While I was looking through cards for my dad, I thought of Lindsay looking through cards with Lucy for Danny (because I was too old for most of the cards – so sad). Then I started to think through the story and realized that Danny will spend Father's Day on the floor of a bar, possibly … nope, no possiblies. Not even considering a possibly.
Poor Lucy is going to spend Father's Day alone without her father!!! But forgetting that … or at least leaving it for another somethin'-somethin' that may be in the works right now, we'll just pretend the last few moments in PU did not happen. (has anyone else thought that it sounds like "P-ewe?" Like a big stink? Not that I'm sayin it is, just saying that's what it looks like.) Now that the note is longer than the story itself, I'll move on.
Anyway, own nothing. And if I did …
Carded
Lindsay took a side step down the isle of the small mid-town card store and reached for another card as she waited for Flack to come pick her up. Everyone was giving him small jobs, to keep him busy and active, but he seemed to just float through the days, one after the other; little emotion, little of the Flack that had opened his arms to her from the beginning.
She knew there were few words to say. Even time would never take away the pain.
Lucy cried out suddenly, drawing her mother's eyes back down toward her. She rode in her front carrier, sucking on her pacifier, her eyes focused on Lindsay's leather strapped necklace--a present from her own mother on mother's day.

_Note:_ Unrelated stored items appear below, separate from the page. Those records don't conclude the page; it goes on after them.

This is an optimization exercise on Yosys and OpenROAD, whose aim is small area, a short achievable clock period and few clock cycles per item, not a production implementation.
Function was checked by simulation only, so behaviour that the tests miss may differ from the original.
Power is estimated from default activity; no workload was simulated.

## flow/design.v (module list and top-level ports; edited modules follow where they fit)
// module PolyMult: 1163 lines
module PolyMult(clk, rst, start, A3, A2, A1, A0, B3, B2, B1, B0, finish, C3, C2, C1, C0);
  // ...
==> flow/flow/run.sh <==
#!/bin/bash
# The standard layout, except that synthesis leaves full/half adders to ABC
# instead of mapping them to the library's fa/ha cells (ADDER_MAP_FILE empty).
set -euo pipefail
bash standard.sh ADDER_MAP_FILE= finish > standard_flow.log 2>&1
==> flow/standard.sh <==
#!/bin/bash
# synth_recipe.tcl (not shown) runs the flow's synth.tcl, then flattens the netlist and writes it again
# the make line also repeats each setting of config.mk as NAME=value (left out here)
make -C /OpenROAD-flow-scripts/flow DESIGN_CONFIG=/design/flow/config.mk WORK_HOME=/design/flow/orfs CLKGATE_MAP_FILE= SYNTH_SCRIPT=/design/flow/synth_recipe.tcl "${@:-finish}"
==> flow/config.mk <==
export PLATFORM = sky130hd
export DESIGN_NAME = PolyMult
export DESIGN_NICKNAME = PolyMult
export VERILOG_FILES = /design/flow/design.v
export SDC_FILE = /design/flow/constraint.sdc
export NUM_CORES = 4
export LEC_CHECK = 0
export CAP_MARGIN = 20
export CORE_MARGIN = 2
export CORE_UTILIZATION = 40
export SLEW_MARGIN = 20
==> flow/constraint.sdc <==
create_clock -name core_clock -period 6.0 [get_ports {clk}]
set_input_delay 1.2000 -clock core_clock [delete_from_list [all_inputs] [get_ports {clk}]]
set_output_delay 1.2000 -clock core_clock [all_outputs]
set_load 0.01 [all_outputs]
==> results.txt, run 1 <==
outcome=timing/DRC/antenna clean; Worst-path clk slew=0.06 ns; io pins=100; Placed Instance Area=0.0185 sq mm; fin worst setup slack=0.620 ns; commonest cells after routing, fill and taps aside=nand2_1, xnor2_1, maj3_1; Seq cells=33; row cnt=74; Util after Layout=45.5%; top cells by area, synth=xnor2_1, maj3_1, nand2_1, xnor3_1, xor2_1; Pwr top=combinational logic; Most Crowded Layer GR=met2; max_cap viols=0; DRC viols=0; Avg Inst Size Synth=7.91 sq um; Top delay family on crit path=XOR/XNOR gates; multi-input gates=1927; antenna-violating nets left=0; initial core utilization=40.7%; tap cells=532; WL met2=26400 um; Seq power=461 uW; CP Class=input port to flip-flop; switching share of total power=47.6%; Final Hold Viols=0; M1 WL=23400 um; Iteration-0 DRC Markers=1389
Testbench counts, summed over its fixed seeds: cycles 804, items 800.
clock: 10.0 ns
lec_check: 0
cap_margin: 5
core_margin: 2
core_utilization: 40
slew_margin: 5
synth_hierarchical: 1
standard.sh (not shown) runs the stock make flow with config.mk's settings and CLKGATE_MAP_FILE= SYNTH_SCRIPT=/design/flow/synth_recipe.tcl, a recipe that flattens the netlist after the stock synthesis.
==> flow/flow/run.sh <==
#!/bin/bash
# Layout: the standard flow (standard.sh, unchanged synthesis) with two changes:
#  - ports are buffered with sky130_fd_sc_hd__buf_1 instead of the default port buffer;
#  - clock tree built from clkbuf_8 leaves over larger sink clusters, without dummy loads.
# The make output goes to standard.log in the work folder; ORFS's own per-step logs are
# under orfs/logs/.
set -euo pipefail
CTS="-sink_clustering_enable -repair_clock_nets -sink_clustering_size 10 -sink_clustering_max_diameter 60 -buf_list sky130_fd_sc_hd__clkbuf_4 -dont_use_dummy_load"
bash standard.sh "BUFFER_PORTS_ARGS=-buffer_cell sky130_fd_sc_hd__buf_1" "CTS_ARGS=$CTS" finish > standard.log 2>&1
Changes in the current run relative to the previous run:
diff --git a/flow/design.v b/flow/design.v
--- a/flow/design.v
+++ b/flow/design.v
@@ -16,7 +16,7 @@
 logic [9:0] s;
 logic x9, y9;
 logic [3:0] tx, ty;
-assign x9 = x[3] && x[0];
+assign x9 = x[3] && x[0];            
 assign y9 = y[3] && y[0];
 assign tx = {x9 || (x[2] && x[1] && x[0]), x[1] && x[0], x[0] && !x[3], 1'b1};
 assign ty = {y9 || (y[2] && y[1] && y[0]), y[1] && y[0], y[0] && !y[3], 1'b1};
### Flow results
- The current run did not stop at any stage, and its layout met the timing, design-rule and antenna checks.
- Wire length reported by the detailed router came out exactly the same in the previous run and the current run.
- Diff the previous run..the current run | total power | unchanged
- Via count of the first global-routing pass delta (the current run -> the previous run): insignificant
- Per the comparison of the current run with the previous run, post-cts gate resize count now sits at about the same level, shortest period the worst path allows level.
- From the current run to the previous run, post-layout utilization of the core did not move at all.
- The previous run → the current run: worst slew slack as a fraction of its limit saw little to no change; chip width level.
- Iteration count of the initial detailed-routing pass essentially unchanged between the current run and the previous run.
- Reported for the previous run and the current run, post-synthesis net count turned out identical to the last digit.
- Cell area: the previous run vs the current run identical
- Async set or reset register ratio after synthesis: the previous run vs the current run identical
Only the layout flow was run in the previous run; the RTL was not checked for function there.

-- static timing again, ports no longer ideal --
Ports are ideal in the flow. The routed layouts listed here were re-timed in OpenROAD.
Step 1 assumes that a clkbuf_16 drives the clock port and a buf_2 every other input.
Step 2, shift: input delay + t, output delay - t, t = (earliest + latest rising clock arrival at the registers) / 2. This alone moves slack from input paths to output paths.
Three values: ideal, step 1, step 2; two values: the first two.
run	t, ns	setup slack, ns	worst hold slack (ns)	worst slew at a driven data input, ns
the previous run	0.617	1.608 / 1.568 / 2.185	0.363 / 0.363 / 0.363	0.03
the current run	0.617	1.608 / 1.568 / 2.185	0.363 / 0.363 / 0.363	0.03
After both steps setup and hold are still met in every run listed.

Lindsay turned back to the cards and smiled a little at the plain card she had pulled from the slot. It's simple message "Missing you on Father's Day" was perfect for her own father. He was not a man to dabble with sentiment or cartoony-pictures. She knew what he would be wanting with his card. Pictures of Lucy, pictures of the family, and more pictures of Lucy. He would sit back in his old recliner, pull out the pictures in the quiet of the evening, and smile over them. Then he would tuck them back in the envelop, set it on the side table, and repeat the ritual the next evening—never would he think to take them out and find a frame.
That, Lindsay supposed, was for her mother. She made a mental note to email a few more pictures a few days after she sent the card.
"All right," Lindsay adjusted Lucy in her pack with a little bounce. "Now for your daddy. Something funny or serious?"
Lucy only looked up at her, her small hand still tugging on the necklace.
"Right—we should go for funny, right? Hmm." She pulled out cards from under labels of "Father's Day: Just for Fun" and "Father's Day: Humor."
She laughed over the first card. "No—your daddy hasn't worried over giving out money to you yet. I'm not even sure he knows how much we spend on you. He just goes and does it. He loves you that much. But there will come a day when he's going to have to say no. And no again. And learn to do it without it hurting him so much. Then … maybe … he'll just say no. So a little while after that this card will be funny."
Lindsay slid the card back into the slot, and pulled out another labeled top ten reasons you deserve a relaxing Father's Day. Lindsay read the reasons and realized they were all too old for Lucy. She hadn't had a recital, she'd never been on a date—and wouldn't Danny love that—and Lucy had not been sick yet for her daddy to take care of her that way. No … but it gave her an idea to make her own card. She could change the word deserve to warrant …
"Looks like a job for you and me while daddy's on the late shift tomorrow."
Lucy lifted up her eyes and Lindsay leaned down to nuzzle their noses together. Lucy gurgled around her pacifer, like the edge of a laugh.
Lindsay decided that she would take that as a yes.
Balancing the card on the plastic holder, Lindsay managed to pull out her cell phone. She took a picture of the card and the list, then tucked the card back into its slot.
She found a serious one about a new daddy, and a funny one about daddies and bunnies, another card for her own father that was for a grandfather, and then a final little princess card that would make Danny melt.
Smiling, Lindsay took the stack of cards to the cash register.
"First Father's Day?" the clerk asked as she started to ring of the cards.
Lindsay nodded. "I couldn't resist. I suppose there's a little insanity in this."
She smiled down at Lucy, and watched as Lucy curled her fingers around one of her mother's fingers, than another.
"You did pretty good. Some mothers leave with three times as many."
Well, if other mothers bought more ...
For a moment, Lindsay considered going back, then stopped herself. It wasn't the card or the cards that counted. It was the daddy, she thought, and didn't Lucy have the perfect one.
Besides, she had a few more ideas, and a list of things to do.
She couldn't wait for Father's Day.
That's all. :) No room for notes down here. I wrote them all up top.